◆ **WHAT THIS TASK INVOLVES**
This exercise calls for every record to be set down again, exactly and in full.
====== SUPPLIED MATERIAL ======
**config.mk**
```make
export PLATFORM = sky130hd
export DESIGN_NAME = xadc_scan_bcd
export DESIGN_NICKNAME = d
export VERILOG_FILES = /design/src/rtl/xadc_scan_bcd.sv
export SDC_FILE = /design/constraint.sdc
export NUM_CORES = 1
export LEC_CHECK = 0
export ABC_AREA = 1
export CAP_MARGIN = 40
export CORE_MARGIN = 8
export CORE_UTILIZATION = 45
export DETAILED_ROUTE_END_ITERATION = 8
export PLACE_DENSITY = 0.75
export SLEW_MARGIN = 25
export SYNTH_ARGS = -nofsm -noshare
export SYNTH_HDL_FRONTEND = slang
export SYNTH_SLANG_ARGS = --single-unit
```
**constraint.sdc**
```tcl
create_clock -name CLK100MHZ -period 5.3 [get_ports CLK100MHZ]
set_input_delay 0.795 -clock CLK100MHZ [delete_from_list [all_inputs] [get_ports CLK100MHZ]]
set_output_delay 0.795 -clock CLK100MHZ [all_outputs]
set_load 0.01 [all_outputs]
```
======
◆ **PROBLEM SOLUTION**
**config.mk**
```make
export PLATFORM = sky130hd
export DESIGN_NAME = xadc_scan_bcd
export DESIGN_NICKNAME = d
export VERILOG_FILES = /design/src/rtl/xadc_scan_bcd.sv
export SDC_FILE = /design/constraint.sdc
export NUM_CORES = 1
export LEC_CHECK = 0
export ABC_AREA = 1
export CAP_MARGIN = 40
export CORE_MARGIN = 8
export CORE_UTILIZATION = 45
export DETAILED_ROUTE_END_ITERATION = 8
export PLACE_DENSITY = 0.75
export SLEW_MARGIN = 25
export SYNTH_ARGS = -nofsm -noshare
export SYNTH_HDL_FRONTEND = slang
export SYNTH_SLANG_ARGS = --single-unit
```
**constraint.sdc**
```tcl
create_clock -name CLK100MHZ -period 5.3 [get_ports CLK100MHZ]
set_input_delay 0.795 -clock CLK100MHZ [delete_from_list [all_inputs] [get_ports CLK100MHZ]]
set_output_delay 0.795 -clock CLK100MHZ [all_outputs]
set_load 0.01 [all_outputs]
```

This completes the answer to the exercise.